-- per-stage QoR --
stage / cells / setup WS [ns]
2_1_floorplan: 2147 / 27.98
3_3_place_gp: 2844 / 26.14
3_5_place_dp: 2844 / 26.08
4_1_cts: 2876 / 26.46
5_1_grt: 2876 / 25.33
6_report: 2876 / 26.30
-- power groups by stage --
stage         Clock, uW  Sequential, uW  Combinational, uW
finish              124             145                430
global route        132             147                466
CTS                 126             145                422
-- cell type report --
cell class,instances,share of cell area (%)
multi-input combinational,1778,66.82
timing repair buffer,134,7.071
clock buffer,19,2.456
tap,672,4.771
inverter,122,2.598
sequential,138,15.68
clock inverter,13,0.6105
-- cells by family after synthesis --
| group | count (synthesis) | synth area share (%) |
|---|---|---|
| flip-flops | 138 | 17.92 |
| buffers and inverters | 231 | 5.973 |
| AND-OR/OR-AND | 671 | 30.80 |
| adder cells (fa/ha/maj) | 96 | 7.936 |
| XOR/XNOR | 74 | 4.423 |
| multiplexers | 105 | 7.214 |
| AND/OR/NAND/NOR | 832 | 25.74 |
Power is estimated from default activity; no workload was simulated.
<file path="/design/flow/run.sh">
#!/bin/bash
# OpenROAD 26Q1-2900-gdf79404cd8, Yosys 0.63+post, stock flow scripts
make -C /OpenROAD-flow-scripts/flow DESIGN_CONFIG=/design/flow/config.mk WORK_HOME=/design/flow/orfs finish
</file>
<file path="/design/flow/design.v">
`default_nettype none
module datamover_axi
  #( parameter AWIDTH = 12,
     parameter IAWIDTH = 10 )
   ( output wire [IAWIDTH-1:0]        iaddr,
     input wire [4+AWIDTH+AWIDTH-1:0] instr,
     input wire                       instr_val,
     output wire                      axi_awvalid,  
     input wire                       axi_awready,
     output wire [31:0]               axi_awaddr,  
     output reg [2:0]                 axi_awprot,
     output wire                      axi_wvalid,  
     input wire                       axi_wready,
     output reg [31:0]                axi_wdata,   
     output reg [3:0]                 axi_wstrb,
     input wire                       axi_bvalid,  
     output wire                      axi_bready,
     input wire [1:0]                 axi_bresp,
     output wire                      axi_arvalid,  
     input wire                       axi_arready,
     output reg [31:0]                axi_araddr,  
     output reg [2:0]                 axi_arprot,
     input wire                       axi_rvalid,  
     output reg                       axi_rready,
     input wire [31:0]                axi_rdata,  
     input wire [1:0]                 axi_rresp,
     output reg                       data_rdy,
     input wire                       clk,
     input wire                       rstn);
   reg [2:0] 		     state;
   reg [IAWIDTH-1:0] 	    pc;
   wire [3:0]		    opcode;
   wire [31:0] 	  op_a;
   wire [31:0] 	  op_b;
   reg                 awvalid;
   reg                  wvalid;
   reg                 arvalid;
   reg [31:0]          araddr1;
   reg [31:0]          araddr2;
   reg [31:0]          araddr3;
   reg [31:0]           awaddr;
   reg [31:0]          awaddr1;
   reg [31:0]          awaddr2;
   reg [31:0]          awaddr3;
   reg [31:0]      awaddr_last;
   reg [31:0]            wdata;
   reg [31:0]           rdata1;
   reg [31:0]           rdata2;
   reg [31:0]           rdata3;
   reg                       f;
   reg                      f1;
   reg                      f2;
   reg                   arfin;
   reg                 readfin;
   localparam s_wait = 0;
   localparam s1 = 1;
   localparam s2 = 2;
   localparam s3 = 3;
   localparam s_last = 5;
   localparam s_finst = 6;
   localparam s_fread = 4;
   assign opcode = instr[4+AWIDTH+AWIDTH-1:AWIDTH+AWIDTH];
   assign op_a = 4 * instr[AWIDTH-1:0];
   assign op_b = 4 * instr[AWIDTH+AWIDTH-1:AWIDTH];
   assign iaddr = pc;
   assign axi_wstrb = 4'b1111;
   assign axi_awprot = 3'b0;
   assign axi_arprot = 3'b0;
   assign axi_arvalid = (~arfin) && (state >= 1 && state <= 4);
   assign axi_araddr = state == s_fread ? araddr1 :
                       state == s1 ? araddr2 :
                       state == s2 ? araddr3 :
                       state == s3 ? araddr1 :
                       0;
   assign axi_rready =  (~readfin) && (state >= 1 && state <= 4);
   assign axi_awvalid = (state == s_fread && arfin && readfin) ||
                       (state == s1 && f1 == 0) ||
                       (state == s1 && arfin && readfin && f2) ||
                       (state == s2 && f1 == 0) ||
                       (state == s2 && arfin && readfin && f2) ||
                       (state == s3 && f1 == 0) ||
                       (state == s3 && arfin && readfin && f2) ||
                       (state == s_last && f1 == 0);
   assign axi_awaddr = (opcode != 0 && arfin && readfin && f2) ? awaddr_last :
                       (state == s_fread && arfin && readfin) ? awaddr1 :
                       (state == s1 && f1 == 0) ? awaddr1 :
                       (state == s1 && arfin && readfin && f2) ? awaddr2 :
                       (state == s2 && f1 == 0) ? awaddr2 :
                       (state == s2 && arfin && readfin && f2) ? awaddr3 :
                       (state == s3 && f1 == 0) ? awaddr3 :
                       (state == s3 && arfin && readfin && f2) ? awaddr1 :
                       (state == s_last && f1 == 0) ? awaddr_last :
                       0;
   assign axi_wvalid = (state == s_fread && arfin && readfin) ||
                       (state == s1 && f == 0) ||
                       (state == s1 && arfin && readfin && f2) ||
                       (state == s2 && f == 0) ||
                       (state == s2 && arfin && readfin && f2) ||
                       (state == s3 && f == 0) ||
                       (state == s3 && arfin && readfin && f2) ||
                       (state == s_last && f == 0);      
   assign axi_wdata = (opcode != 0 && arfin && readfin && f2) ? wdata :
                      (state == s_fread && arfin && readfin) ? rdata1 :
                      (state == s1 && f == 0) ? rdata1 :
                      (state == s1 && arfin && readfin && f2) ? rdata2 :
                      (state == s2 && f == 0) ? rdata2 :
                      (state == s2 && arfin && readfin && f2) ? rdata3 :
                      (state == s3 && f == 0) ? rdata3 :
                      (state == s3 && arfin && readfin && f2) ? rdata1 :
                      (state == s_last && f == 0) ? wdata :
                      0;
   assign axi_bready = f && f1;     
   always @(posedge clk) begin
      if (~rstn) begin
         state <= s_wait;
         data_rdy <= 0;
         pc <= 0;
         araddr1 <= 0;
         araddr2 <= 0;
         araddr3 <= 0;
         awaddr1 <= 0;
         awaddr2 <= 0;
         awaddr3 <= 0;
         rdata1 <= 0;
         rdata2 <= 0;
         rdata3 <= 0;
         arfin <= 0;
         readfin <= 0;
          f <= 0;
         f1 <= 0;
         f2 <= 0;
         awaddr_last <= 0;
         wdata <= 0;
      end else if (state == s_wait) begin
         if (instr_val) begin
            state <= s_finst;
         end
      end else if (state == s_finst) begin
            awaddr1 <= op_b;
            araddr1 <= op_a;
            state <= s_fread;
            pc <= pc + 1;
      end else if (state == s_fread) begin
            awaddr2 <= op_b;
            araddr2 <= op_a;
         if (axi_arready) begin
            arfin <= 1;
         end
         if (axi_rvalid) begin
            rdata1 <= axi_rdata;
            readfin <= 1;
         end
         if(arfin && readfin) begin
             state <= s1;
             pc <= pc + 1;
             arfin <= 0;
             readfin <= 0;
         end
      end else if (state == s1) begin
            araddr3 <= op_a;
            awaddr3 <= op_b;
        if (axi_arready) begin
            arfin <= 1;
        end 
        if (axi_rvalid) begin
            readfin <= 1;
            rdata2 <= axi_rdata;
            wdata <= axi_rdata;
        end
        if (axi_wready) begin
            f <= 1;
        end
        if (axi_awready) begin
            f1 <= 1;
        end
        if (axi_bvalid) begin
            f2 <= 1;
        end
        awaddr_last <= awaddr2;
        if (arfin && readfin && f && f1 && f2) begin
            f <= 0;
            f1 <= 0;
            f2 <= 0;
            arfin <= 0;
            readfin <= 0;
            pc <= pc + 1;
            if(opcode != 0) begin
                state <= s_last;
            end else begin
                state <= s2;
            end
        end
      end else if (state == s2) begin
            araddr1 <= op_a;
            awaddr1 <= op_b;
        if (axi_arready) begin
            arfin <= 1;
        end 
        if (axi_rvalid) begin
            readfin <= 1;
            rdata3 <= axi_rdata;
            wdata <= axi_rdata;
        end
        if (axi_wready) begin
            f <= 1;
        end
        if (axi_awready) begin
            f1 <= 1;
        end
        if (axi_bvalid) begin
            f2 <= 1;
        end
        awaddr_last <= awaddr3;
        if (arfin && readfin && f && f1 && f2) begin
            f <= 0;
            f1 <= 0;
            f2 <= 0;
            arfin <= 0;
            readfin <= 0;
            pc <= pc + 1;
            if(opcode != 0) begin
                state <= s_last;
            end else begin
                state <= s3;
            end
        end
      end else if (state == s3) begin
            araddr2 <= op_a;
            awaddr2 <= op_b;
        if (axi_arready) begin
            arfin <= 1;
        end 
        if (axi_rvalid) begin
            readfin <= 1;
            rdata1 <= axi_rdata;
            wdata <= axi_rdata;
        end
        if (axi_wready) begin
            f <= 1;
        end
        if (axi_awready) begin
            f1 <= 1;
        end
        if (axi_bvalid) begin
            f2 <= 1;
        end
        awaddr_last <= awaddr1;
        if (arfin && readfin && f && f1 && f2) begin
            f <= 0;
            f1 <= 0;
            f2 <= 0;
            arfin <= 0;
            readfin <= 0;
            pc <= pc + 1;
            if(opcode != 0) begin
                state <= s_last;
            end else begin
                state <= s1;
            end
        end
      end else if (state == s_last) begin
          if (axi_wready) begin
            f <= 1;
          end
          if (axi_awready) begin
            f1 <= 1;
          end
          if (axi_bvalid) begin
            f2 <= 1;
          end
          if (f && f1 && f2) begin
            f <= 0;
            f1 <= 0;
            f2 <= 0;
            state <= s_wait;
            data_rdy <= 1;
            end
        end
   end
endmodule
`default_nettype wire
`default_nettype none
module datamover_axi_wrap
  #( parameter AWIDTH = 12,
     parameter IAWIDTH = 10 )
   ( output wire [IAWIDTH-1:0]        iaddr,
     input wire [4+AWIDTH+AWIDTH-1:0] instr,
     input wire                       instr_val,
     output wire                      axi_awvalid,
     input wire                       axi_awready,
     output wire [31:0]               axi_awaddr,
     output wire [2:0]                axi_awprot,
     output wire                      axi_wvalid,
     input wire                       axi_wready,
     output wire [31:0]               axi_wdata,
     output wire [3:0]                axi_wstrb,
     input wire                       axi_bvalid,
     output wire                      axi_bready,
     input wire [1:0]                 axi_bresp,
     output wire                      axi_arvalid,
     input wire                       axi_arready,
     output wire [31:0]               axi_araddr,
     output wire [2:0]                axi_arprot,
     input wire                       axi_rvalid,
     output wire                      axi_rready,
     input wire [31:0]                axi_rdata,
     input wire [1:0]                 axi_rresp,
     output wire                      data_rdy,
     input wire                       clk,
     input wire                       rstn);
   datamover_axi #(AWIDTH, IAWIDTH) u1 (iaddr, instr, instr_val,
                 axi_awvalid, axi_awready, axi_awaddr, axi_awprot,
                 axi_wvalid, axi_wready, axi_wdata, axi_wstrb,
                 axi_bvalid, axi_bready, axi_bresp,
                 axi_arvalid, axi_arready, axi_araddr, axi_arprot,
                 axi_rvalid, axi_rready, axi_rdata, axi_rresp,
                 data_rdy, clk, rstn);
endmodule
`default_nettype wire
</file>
---
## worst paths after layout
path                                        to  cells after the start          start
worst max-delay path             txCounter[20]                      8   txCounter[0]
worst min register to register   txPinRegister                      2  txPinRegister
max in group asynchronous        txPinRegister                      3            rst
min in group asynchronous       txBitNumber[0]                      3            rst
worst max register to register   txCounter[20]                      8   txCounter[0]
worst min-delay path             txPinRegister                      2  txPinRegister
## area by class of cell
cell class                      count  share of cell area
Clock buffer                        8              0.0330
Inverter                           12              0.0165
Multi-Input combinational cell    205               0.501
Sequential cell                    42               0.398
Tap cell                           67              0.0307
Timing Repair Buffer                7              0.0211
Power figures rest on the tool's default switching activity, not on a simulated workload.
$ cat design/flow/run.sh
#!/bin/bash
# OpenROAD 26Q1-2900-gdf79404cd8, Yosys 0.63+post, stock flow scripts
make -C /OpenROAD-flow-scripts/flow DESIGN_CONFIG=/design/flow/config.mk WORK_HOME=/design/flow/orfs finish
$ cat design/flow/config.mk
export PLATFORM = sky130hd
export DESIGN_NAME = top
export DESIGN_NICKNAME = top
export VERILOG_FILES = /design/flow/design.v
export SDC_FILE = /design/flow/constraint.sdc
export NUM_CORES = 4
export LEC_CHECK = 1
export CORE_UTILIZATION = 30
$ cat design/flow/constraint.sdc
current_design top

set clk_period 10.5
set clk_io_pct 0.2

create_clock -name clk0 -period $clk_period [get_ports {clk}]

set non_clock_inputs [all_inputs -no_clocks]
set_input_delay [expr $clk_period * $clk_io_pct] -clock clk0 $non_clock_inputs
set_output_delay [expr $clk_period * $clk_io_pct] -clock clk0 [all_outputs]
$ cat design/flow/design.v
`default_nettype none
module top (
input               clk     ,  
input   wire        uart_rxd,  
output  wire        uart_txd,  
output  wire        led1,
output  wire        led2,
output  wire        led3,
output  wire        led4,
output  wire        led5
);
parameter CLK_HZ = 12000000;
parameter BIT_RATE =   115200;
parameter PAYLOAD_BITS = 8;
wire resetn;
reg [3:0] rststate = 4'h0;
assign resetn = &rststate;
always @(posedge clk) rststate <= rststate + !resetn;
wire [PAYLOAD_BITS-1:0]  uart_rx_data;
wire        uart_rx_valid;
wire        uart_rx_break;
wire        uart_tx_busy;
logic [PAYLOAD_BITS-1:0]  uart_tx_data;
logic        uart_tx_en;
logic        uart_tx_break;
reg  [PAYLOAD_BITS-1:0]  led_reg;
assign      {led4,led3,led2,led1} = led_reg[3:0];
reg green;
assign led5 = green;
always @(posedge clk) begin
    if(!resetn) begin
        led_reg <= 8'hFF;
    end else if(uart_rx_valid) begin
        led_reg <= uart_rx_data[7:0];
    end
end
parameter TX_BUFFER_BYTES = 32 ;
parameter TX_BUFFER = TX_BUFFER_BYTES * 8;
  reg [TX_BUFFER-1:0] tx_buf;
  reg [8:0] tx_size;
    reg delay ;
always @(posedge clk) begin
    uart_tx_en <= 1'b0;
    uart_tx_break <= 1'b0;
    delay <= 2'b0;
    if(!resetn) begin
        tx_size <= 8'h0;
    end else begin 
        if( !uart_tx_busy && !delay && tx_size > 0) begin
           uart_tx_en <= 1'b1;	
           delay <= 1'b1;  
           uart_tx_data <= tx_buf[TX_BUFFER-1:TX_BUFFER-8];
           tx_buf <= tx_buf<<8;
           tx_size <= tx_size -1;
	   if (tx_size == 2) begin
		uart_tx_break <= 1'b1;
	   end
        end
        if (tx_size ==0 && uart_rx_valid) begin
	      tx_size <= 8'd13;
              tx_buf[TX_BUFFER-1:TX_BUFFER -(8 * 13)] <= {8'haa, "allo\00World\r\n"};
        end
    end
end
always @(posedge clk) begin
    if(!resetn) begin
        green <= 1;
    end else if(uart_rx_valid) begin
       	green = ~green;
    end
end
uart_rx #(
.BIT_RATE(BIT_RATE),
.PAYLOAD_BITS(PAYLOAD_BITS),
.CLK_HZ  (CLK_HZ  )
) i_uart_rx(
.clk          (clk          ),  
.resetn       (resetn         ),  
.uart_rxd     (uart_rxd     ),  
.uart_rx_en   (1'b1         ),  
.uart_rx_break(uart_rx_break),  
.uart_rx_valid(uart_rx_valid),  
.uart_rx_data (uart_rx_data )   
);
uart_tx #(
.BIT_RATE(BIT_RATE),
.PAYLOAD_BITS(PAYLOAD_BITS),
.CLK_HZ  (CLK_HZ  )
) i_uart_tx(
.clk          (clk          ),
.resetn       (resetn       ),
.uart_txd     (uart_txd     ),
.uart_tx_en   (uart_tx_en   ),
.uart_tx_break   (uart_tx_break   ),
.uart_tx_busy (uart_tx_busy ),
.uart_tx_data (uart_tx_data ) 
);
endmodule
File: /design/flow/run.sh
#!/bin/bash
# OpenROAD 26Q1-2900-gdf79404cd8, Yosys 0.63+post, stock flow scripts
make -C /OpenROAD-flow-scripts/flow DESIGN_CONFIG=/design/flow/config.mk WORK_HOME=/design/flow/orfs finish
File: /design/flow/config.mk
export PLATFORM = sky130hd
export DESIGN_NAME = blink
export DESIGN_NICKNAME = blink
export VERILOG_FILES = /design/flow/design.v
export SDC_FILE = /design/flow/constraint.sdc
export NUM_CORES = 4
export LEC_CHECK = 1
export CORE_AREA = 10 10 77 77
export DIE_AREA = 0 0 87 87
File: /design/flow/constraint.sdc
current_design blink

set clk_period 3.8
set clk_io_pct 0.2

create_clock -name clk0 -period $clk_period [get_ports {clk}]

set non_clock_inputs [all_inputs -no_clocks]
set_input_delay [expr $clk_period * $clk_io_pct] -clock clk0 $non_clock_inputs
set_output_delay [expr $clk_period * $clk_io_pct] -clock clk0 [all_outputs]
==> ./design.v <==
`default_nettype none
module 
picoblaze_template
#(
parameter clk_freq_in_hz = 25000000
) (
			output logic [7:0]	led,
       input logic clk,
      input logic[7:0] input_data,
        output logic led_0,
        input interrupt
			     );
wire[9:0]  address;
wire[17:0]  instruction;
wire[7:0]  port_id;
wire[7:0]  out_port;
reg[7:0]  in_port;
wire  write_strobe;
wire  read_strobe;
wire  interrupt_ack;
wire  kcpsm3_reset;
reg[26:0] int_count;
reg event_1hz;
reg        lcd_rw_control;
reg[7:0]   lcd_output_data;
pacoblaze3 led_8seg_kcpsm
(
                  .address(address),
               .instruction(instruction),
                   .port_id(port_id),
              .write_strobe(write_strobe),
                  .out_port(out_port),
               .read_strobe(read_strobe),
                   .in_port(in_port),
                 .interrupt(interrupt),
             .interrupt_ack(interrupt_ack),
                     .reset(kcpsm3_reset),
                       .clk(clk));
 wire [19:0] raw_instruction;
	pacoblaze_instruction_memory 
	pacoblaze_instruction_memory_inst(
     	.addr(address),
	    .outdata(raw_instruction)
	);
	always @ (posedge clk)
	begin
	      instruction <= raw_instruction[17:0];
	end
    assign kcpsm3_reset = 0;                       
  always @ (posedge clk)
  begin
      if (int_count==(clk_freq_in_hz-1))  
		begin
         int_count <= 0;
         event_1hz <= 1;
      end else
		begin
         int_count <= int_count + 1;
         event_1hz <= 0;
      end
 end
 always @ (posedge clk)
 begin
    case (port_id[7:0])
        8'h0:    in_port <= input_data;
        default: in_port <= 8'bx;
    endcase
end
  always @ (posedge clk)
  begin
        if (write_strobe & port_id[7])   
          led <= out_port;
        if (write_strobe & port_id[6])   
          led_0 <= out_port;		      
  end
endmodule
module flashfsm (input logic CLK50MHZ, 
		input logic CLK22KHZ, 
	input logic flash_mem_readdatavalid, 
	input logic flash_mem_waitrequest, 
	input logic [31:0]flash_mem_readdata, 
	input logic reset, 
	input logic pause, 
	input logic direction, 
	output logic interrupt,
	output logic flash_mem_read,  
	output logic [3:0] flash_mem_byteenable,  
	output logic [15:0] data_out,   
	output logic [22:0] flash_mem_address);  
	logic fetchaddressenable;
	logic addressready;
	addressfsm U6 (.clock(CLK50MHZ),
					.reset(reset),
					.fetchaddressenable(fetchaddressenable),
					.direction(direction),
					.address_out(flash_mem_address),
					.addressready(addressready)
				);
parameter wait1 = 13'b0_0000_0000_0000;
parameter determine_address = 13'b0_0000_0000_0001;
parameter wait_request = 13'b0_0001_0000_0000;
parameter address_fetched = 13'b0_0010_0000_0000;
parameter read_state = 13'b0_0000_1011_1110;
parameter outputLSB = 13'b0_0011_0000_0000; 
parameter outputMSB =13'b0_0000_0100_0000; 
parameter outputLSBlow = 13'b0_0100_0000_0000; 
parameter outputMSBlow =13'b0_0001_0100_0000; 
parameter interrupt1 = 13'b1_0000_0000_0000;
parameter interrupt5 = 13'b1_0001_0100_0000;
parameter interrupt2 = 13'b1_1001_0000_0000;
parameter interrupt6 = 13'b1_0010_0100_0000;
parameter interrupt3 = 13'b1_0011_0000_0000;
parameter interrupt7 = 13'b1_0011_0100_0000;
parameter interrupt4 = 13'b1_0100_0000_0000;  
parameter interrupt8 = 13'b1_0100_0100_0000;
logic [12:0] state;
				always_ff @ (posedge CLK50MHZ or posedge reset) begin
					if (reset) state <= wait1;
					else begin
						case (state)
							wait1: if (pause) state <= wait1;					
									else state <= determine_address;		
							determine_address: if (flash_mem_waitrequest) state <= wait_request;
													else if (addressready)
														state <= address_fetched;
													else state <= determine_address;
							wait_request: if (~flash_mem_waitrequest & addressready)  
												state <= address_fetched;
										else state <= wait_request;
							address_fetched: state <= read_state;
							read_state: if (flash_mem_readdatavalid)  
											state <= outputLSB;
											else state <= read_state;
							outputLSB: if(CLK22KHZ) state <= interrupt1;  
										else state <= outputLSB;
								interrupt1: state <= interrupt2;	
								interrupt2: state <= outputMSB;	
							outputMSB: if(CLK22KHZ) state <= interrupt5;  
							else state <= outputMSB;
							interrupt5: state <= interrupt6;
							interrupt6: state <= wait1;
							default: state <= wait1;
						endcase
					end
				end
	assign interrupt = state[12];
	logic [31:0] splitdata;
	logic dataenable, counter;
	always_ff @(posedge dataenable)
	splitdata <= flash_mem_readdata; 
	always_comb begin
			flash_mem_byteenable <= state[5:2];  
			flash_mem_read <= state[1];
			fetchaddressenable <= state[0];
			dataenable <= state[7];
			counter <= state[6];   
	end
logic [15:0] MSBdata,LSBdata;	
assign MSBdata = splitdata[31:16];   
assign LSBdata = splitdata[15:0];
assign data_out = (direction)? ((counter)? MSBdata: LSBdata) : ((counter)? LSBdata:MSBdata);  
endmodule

PROBLEM REQUIREMENTS:
What you return should be exactly the lines above, starting at the one with "sequential,138,15.68" and ending at the one with "96 | 7.936 |", and nothing else.

TASK RESPONSE:
sequential,138,15.68
clock inverter,13,0.6105
-- cells by family after synthesis --
| group | count (synthesis) | synth area share (%) |
|---|---|---|
| flip-flops | 138 | 17.92 |
| buffers and inverters | 231 | 5.973 |
| AND-OR/OR-AND | 671 | 30.80 |
| adder cells (fa/ha/maj) | 96 | 7.936 |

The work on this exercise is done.